> Task statement: Using the data beneath this instruction, retype only the lines from the one that contains "mdio_wr_busy 1, mdio_wr_done" down to the one that contains "No activity file", both included, exactly as they appear.

* * *

## config.mk

```make
export PLATFORM = sky130hd
export DESIGN_NAME = gen_mdio_write_logic
export DESIGN_NICKNAME = d
export VERILOG_FILES = /design/src/rtl/gen_mdio_write_logic.sv
export SDC_FILE = /design/constraint.sdc
export NUM_CORES = 2
export LEC_CHECK = 0
export ABC_AREA = 1
export CAP_MARGIN = 10
export CELL_PAD_IN_SITES_DETAIL_PLACEMENT = 1
export CELL_PAD_IN_SITES_GLOBAL_PLACEMENT = 1
export CORE_AREA = 2 2 616 618
export CTS_CLUSTER_DIAMETER = 30
export DETAILED_ROUTE_END_ITERATION = 8
export DIE_AREA = 0 0 618 620
export PLACE_DENSITY = 0.36
export SYNTH_ARGS = -nofsm -noshare
export SYNTH_HDL_FRONTEND = slang
export SYNTH_SLANG_ARGS = --single-unit
```

## constraint.sdc

```tcl
create_clock -name clk_200m -period 68.4 [get_ports clk_200m]
set_clock_uncertainty 0.05 [all_clocks]
set_input_delay 20.52 -clock clk_200m [delete_from_list [all_inputs] [get_ports clk_200m]]
set_output_delay 20.52 -clock clk_200m [all_outputs]
set_load 0.03 [all_outputs]
```

## src/rtl/gen_mdio_write_logic.sv

```systemverilog
// MDIO-side single-word write sequencer into the capture memories.
// Each accepted request runs SETUP -> WRITE (one-cycle strobe) -> HOLD(WR_GAP) and reports busy/done/errors.
module gen_mdio_write_logic #(
  parameter int NUM_MEM = 96,
  parameter int SELW    = 7,
  parameter int AW      = 15,
  parameter int DW      = 9,
  parameter int WR_GAP  = 2
) (
  input  logic                  clk_200m,
  input  logic                  rst_200m,
  input  logic                  mdio_wr_en,
  input  logic                  rf_mdio_write_en,
  input  logic [SELW-1:0]       rf_mdio_which_memory_sel,
  input  logic [AW-1:0]         rf_mdio_memory_addr,
  input  logic [DW-1:0]         rf_mdio_wdata,
  input  logic                  rf_mdio_wr_auto_inc,
  input  logic                  rf_mdio_addr_load,
  input  logic                  rf_mdio_err_clr,
  output logic [NUM_MEM-1:0]    mdio_wr_chip_en,
  output logic [NUM_MEM*AW-1:0] mdio_wr_waddr,
  output logic [DW-1:0]         mdio_wr_wdata,
  output logic                  mdio_wr_busy,
  output logic                  mdio_wr_done,
  output logic                  mdio_wr_sel_err,
  output logic                  mdio_wr_ovr_err,
  output logic [AW-1:0]         mdio_wr_ptr
);
  localparam int            CW        = (WR_GAP > 1) ? $clog2(WR_GAP) : 1;
  localparam logic [CW-1:0] HOLD_LAST = CW'(WR_GAP - 1);

  typedef enum logic [1:0] {
    ST_IDLE  = 2'd0,
    ST_SETUP = 2'd1,
    ST_WRITE = 2'd2,
    ST_HOLD  = 2'd3
  } state_t;

  state_t                r_state, w_state_next;
  logic [CW-1:0]         r_hold_cnt, w_hold_cnt_next;
  logic [SELW-1:0]       r_sel, w_sel_next;
  logic [AW-1:0]         r_addr, w_addr_next;
  logic [DW-1:0]         r_data, w_data_next;
  logic                  r_auto_inc, w_auto_inc_next;
  logic [AW-1:0]         r_ptr, w_ptr_next;
  logic                  r_sel_err, w_sel_err_next;
  logic                  r_ovr_err, w_ovr_err_next;
  logic                  r_done, w_done_next;
  logic                  r_busy;
  logic                  w_sel_ok;
  logic                  w_active_next;
  logic [NUM_MEM-1:0]    r_chip_en, w_chip_en_next;
  logic [NUM_MEM*AW-1:0] r_waddr, w_waddr_next;
  logic [DW-1:0]         r_wdata, w_wdata_next;

  assign w_sel_ok = ({1'b0, rf_mdio_which_memory_sel} < (SELW+1)'(NUM_MEM));

  always_comb begin
    w_state_next    = r_state;
    w_hold_cnt_next = r_hold_cnt;
    w_sel_next      = r_sel;
    w_addr_next     = r_addr;
    w_data_next     = r_data;
    w_auto_inc_next = r_auto_inc;
    w_ptr_next      = r_ptr;
    w_done_next     = 1'b0;
    w_sel_err_next  = r_sel_err & ~rf_mdio_err_clr;
    w_ovr_err_next  = r_ovr_err & ~rf_mdio_err_clr;

    if (!mdio_wr_en) begin
      w_state_next = ST_IDLE;
    end else begin
      case (r_state)
        ST_IDLE: begin
          if (rf_mdio_write_en) begin
            if (w_sel_ok) begin
              w_state_next    = ST_SETUP;
              w_sel_next      = rf_mdio_which_memory_sel;
              w_addr_next     = rf_mdio_wr_auto_inc ? r_ptr : rf_mdio_memory_addr;
              w_data_next     = rf_mdio_wdata;
              w_auto_inc_next = rf_mdio_wr_auto_inc;
            end else begin
              w_sel_err_next = 1'b1;
              w_done_next    = 1'b1;
            end
          end
        end
        ST_SETUP: w_state_next = ST_WRITE;
        ST_WRITE: begin
          w_state_next    = ST_HOLD;
          w_hold_cnt_next = '0;
        end
        ST_HOLD: begin
          if (r_hold_cnt == HOLD_LAST) begin
            w_state_next = ST_IDLE;
            w_done_next  = 1'b1;
          end else begin
            w_hold_cnt_next = r_hold_cnt + 1'b1;
          end
        end
        default: w_state_next = ST_IDLE;
      endcase
    end

    if (mdio_wr_en && rf_mdio_write_en && (r_state != ST_IDLE))
      w_ovr_err_next = 1'b1;

    // The strobe has already gone out in WRITE, so the pointer advances even if the sequence aborts there.
    if ((r_state == ST_WRITE) && r_auto_inc)
      w_ptr_next = r_ptr + 1'b1;
    if (rf_mdio_addr_load)
      w_ptr_next = rf_mdio_memory_addr;
  end

  assign w_active_next = (w_state_next != ST_IDLE);
  assign w_wdata_next  = w_active_next ? w_data_next : '0;

  generate
    for (genvar gi = 0; gi < NUM_MEM; gi++) begin : g_mem
      assign w_chip_en_next[gi] = (w_state_next == ST_WRITE) && (w_sel_next == SELW'(gi));
      assign w_waddr_next[gi*AW +: AW] =
        (w_active_next && (w_sel_next == SELW'(gi))) ? w_addr_next : '0;
    end
  endgenerate

  always_ff @(posedge clk_200m or posedge rst_200m) begin
    if (rst_200m) begin
      r_state    <= ST_IDLE;
      r_hold_cnt <= '0;
      r_sel      <= '0;
      r_addr     <= '0;
      r_data     <= '0;
      r_auto_inc <= 1'b0;
      r_ptr      <= '0;
      r_sel_err  <= 1'b0;
      r_ovr_err  <= 1'b0;
      r_done     <= 1'b0;
      r_busy     <= 1'b0;
      r_chip_en  <= '0;
      r_waddr    <= '0;
      r_wdata    <= '0;
    end else begin
      r_state    <= w_state_next;
      r_hold_cnt <= w_hold_cnt_next;
      r_sel      <= w_sel_next;
      r_addr     <= w_addr_next;
      r_data     <= w_data_next;
      r_auto_inc <= w_auto_inc_next;
      r_ptr      <= w_ptr_next;
      r_sel_err  <= w_sel_err_next;
      r_ovr_err  <= w_ovr_err_next;
      r_done     <= w_done_next;
      r_busy     <= w_active_next;
      r_chip_en  <= w_chip_en_next;
      r_waddr    <= w_waddr_next;
      r_wdata    <= w_wdata_next;
    end
  end

  assign mdio_wr_chip_en = r_chip_en;
  assign mdio_wr_waddr   = r_waddr;
  assign mdio_wr_wdata   = r_wdata;
  assign mdio_wr_busy    = r_busy;
  assign mdio_wr_done    = r_done;
  assign mdio_wr_sel_err = r_sel_err;
  assign mdio_wr_ovr_err = r_ovr_err;
  assign mdio_wr_ptr     = r_ptr;

endmodule

```

==> summary.txt <==
Synthesis
  – YS warnings: 0
  – Post-synthesis sequential area ratio: approximately 80%
  – Largest family of logic cells by synthesized area: simple AND/OR/NAND/NOR gates
  – Synthesized netlist cell count: roughly 4000
  – Compound-Gate Fraction of Synth Area: less than 1%
  – Synth unique cells: 34
  – Mapped Area: roughly 50000 µm²
  – Simple-gate share of the synthesized area: 16.7%
  – Post-Synth Adder-Cell Area: less than 1%
  – Synth Area in XOR/XNOR: 0.103%
  – Average size of a mapped cell: about 13 µm²
  – FF+latch count, synth: 1599
  – Mapped Nets: approximately 4000
  – Post-synthesis mux area share: less than 1%

Placement
  – # port buffers: ~1600
  – Placer's final routability congestion estimate: roughly 0.74
  – DP HPWL: 205000 µm
  – Placed cells: between 10000 and 15000

Clocking
  – Total CTS buffers: between 400 and 500
  – Reg clk slew, reported paths: approximately 40 ps
  – CTS resizes: 0
  – Clock latency on the worst-skew pair: roughly 930 ps
  – CTS max path bufs: 4
  – Post-CTS setup buffers: 0
  – Root Driver: clkbuf_16
  – Clk sinks: 1599
  – # hold bufs at CTS: 0
  – CTS H-tree lvls: 5
  – CTS tree: yes

Die
  – DIE WIDTH: around 620 µm
  – Die Area: roughly 380000 µm²
  – Ports: 1602
  – Initial Util: a little over an eighth
  – Die height: between 600 and 700 µm
  – Row cnt: between 200 and 250
  – Core ar.: roughly 380000 µm²

Route
  – Detailed-route via count: between 30000 and 40000
  – Pre-antenna DRT Iters: 5
  – WL/cell: 26.6 µm
  – Total Wirelength: ~300000 µm
  – Final ANT Viol Nets: 0
  – Average vias per placed instance: 3.34
  – DR DRC count: 0
  – Detailed Route Iter0 Violations: roughly 1700

Timing
  – Fin. max-slew vios: 0
  – Setup tns final: 0 ps
  – RSZ-0062 raised after global routing: no
  – Final setup vio count: 0
  – Hold slack: 427 ps
  – Final Cycle Share: between 30% and 40%
  – Hold Vio Cnt, Final: 0
  – Actual slew at the worst max-slew pin: approximately 1100 ps
  – Slew Limit Headroom: between 20% and 30%
  – Period minus WS final: roughly 25000 ps
  – Fmax: about 41 MHz

Setup path
  – WS Path Type: in -> async
  – Most frequent CP cell: buf_4
  – Top Family by Delay on Critical Path: buffers and inverters
  – CP Data Arrival Time: 25320 ps
  – CP Capture Type: async pin
  – Worst path cell trace: clkdlybuf4s50_1, inv_8, buf_4, buf_4, buf_4, buf_4, buf_4
  – Startpoint types: input pin
  – Worst path required time: roughly 70000 ps
  – Flop2flop setup slack: about 64000 ps
  – Slowest cell on crit path: buf_4
  – Max incr delay on CP: approximately 860 ps
  – Crit path max fanout: approximately 70
  – Buffers plus inverters on the worst setup path: 7

Hold path
  – Hold WC Path Type: reg -> reg

Final layout
  – Commonest non-fill, non-tap cells in the layout: clkdlybuf4s50_1, dfrtp_1, nor2_1, clkbuf_16, nand2_1
  – Final Util: about a quarter
  – Fin nets: between 5000 and 6000
  – Syn-to-layout area delta: 74.9%
  – Post-route insts no fill: around 11000
  – Register area: ~40000 µm²
  – Most common cell after layout, fill and taps aside: clkdlybuf4s50_1
  – Share of cells above drive strength 1: between 15 and 20%
  – Fillers: ~42000
  – Multi-input combinational cell area: roughly 9200 µm²

GRT
  – Vias in the first global route: between 40000 and 50000
  – Remaining Overflow, GRT: 0
  – GR Util All Layers: 15.2%
  – Initial antenna violation count: 29
  – Largest net degree at the start of global routing: ~130
  – First-pass GRT wire length: 395000 µm

Power
  – Max IR drop VDD: approximately 0.000029 V
  – Cell area power density: roughly 43 nW/µm²
  – P_leak: a little over 40 nW
  – Pwr Total: ~3.8 mW

Status
  – Run status: completed

Run
  – Max-Cap Viols: 0
## kinds of logic after synthesis
logic type | count (synthesis)
and+or+nand+nor | 1929
DFF | 1599
buffers and inverters | 388
AOI/OAI and AO/OA | 67
xor gates and xnor gates | 6
adders and majority gates | 5
muxes | 1
## tightest hold or removal path: stages, from the launching register on
cell and delay, ps:
dfrtp_1 340, nand2_1 60, nand2_1 50
## path summary, 6_finish.rpt
check | depth (start not counted) | start | end
setup / recovery | 7 | rst_200m | mdio_wr_busy
hold / removal | 2 | r_auto_inc | r_auto_inc
setup reg to reg | 11 | r_state[0] | mdio_wr_waddr[1432]
hold reg to reg | 2 | r_auto_inc | r_auto_inc
max in group clk_200m | 10 | mdio_wr_en | mdio_wr_waddr[1432]
min in group asynchronous | 2 | rst_200m | mdio_wr_waddr[726]
## power breakdown
group          total, mW  internal [mW]  switching [mW]  leakage [nW]
Sequential         0.983          0.974         0.00941          22.2
Clock               2.20           1.54           0.662          8.09
Combinational      0.607         0.0822           0.525          11.0
Total               3.80           2.60            1.20          41.3
## flip-flops by register name, indices dropped and copies added (netlist names)
register and cells:
mdio_wr_waddr 1440, mdio_wr_chip_en 96, mdio_wr_ptr 15, r_addr 15
mdio_wr_wdata 9, r_data 9, r_sel 7, r_state 2
mdio_wr_busy 1, mdio_wr_done 1, mdio_wr_ovr_err 1, mdio_wr_sel_err 1
r_auto_inc 1, r_hold_cnt 1
## cell usage after synthesis, drive strengths merged
library cell / n / area share [%]
o21ai: 43 / 0.50
dfrtp: 1599 / 79
a21oi: 11 / 0.12
o22ai: 5 / 0.061
nor3: 1 / 0.0098
clkinv: 2 / 0.015
nor2: 1590 / 12
o21bai: 3 / 0.044
o211ai: 2 / 0.029
ha: 5 / 0.12
xor2: 3 / 0.052
nand4: 4 / 0.049
nand2: 200 / 1.6
mux2: 1 / 0.022
buf: 203 / 2.4
xnor2: 3 / 0.052
inv: 76 / 0.56
or2: 24 / 0.29
nand3: 110 / 2.6
clkbuf: 107 / 0.79
o221ai: 3 / 0.052
## metrics by stage
step	area (µm²)	worst slack, ps
2_1_floorplan	50900	2710
3_3_place_gp	72600	42740
3_5_place_dp	72600	42610
4_1_cts	89100	43590
5_1_grt	89100	43160
6_report	89100	43860
## final cells by class
cell class	instances	area share, %
Sequential cell	1599	44.9
Multi-Input combinational cell	2008	10.3
Timing Repair Buffer	1695	18.9
Antenna cell	17	0.0477
Clock buffer	695	15.7
Clock inverter	174	2.77
Tap cell	5016	7.04
Inverter	78	0.337
## per-layer routing
layer / vias to the layer above / share of wire [%] / global-route usage (%)
met5: - / 0.033 / 0
met1: 19700 / 37 / 16.6
met4: 16 / 3.5 / 5.43
met2: 1426 / 52 / 27.4
li1: 16000 / - / -
met3: 468 / 7.1 / 4.75
No activity file was read; power rests on OpenSTA's default activity.
===== src/rtl/fetch_queue_pkg.sv =====
// Shared definitions for the instruction-fetch front end: FSM state encoding and entry width helpers.
package fetch_pkg;

    typedef enum logic [1:0] {
        FQ_IDLE = 2'd0,
        FQ_RUN  = 2'd1,
        FQ_HOLD = 2'd2
    } fq_state_e;

    localparam int PC_W_DEF   = 8;
    localparam int INST_W_DEF = 32;
    localparam int ENTRY_W    = PC_W_DEF + INST_W_DEF;

    // A queue entry is {pc+1, inst}, with pc+1 in the upper bits.
    function automatic int entry_width(input int pc_w, input int inst_w);
        return pc_w + inst_w;
    endfunction

endpackage


===== src/rtl/fetch_queue_if.sv =====
// Bundle of the redirect/freeze controls, the instruction-memory port and the IF/ID handshake.
interface fetch_queue_if #(
    parameter int PC_W   = 8,
    parameter int INST_W = 32,
    parameter int CNT_W  = 3
);
    logic              redirect;
    logic [PC_W-1:0]   redirect_pc;
    logic              freeze;
    logic              imem_req;
    logic [PC_W-1:0]   imem_addr;
    logic [INST_W-1:0] imem_rdata;
    logic              out_valid;
    logic              out_ready;
    logic [INST_W-1:0] out_inst;
    logic [PC_W-1:0]   out_pcadd;
    logic [CNT_W-1:0]  count;

    modport master (
        input  redirect, redirect_pc, freeze, imem_rdata, out_ready,
        output imem_req, imem_addr, out_valid, out_inst, out_pcadd, count
    );

    modport slave (
        output redirect, redirect_pc, freeze, imem_rdata, out_ready,
        input  imem_req, imem_addr, out_valid, out_inst, out_pcadd, count
    );
endinterface


===== src/rtl/fetch_queue_fifo.sv =====
// Prefetch FIFO: wrap-bit pointers, synchronous clear, simultaneous push and pop.
module fq_fifo #(
    parameter  int DEPTH = 4,
    parameter  int WIDTH = 40,
    localparam int AW    = $clog2(DEPTH)
) (
    input  logic             clk,
    input  logic             rst,
    input  logic             clear,
    input  logic             push,
    input  logic [WIDTH-1:0] push_data,
    input  logic             pop,
    output logic [WIDTH-1:0] head,
    output logic             empty,
    output logic [AW:0]      count
);

    logic [WIDTH-1:0] mem [DEPTH];
    logic [AW:0]      wr_ptr;
    logic [AW:0]      rd_ptr;

    always_ff @(posedge clk) begin
        if (rst || clear) begin
            wr_ptr <= '0;
            rd_ptr <= '0;
        end else begin
            if (push) wr_ptr <= wr_ptr + (AW+1)'(1);
            if (pop)  rd_ptr <= rd_ptr + (AW+1)'(1);
        end
    end

    always_ff @(posedge clk) begin
        if (push && !rst && !clear) mem[wr_ptr[AW-1:0]] <= push_data;
    end

    // The extra wrap bit lets full (count == DEPTH) and empty be told apart.
    assign count = wr_ptr - rd_ptr;
    assign empty = (count == '0);
    assign head  = mem[rd_ptr[AW-1:0]];

endmodule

* * *

> Exercise response:
mdio_wr_busy 1, mdio_wr_done 1, mdio_wr_ovr_err 1, mdio_wr_sel_err 1
r_auto_inc 1, r_hold_cnt 1
## cell usage after synthesis, drive strengths merged
library cell / n / area share [%]
o21ai: 43 / 0.50
dfrtp: 1599 / 79
a21oi: 11 / 0.12
o22ai: 5 / 0.061
nor3: 1 / 0.0098
clkinv: 2 / 0.015
nor2: 1590 / 12
o21bai: 3 / 0.044
o211ai: 2 / 0.029
ha: 5 / 0.12
xor2: 3 / 0.052
nand4: 4 / 0.049
nand2: 200 / 1.6
mux2: 1 / 0.022
buf: 203 / 2.4
xnor2: 3 / 0.052
inv: 76 / 0.56
or2: 24 / 0.29
nand3: 110 / 2.6
clkbuf: 107 / 0.79
o221ai: 3 / 0.052
## metrics by stage
step	area (µm²)	worst slack, ps
2_1_floorplan	50900	2710
3_3_place_gp	72600	42740
3_5_place_dp	72600	42610
4_1_cts	89100	43590
5_1_grt	89100	43160
6_report	89100	43860
## final cells by class
cell class	instances	area share, %
Sequential cell	1599	44.9
Multi-Input combinational cell	2008	10.3
Timing Repair Buffer	1695	18.9
Antenna cell	17	0.0477
Clock buffer	695	15.7
Clock inverter	174	2.77
Tap cell	5016	7.04
Inverter	78	0.337
## per-layer routing
layer / vias to the layer above / share of wire [%] / global-route usage (%)
met5: - / 0.033 / 0
met1: 19700 / 37 / 16.6
met4: 16 / 3.5 / 5.43
met2: 1426 / 52 / 27.4
li1: 16000 / - / -
met3: 468 / 7.1 / 4.75
No activity file was read; power rests on OpenSTA's default activity.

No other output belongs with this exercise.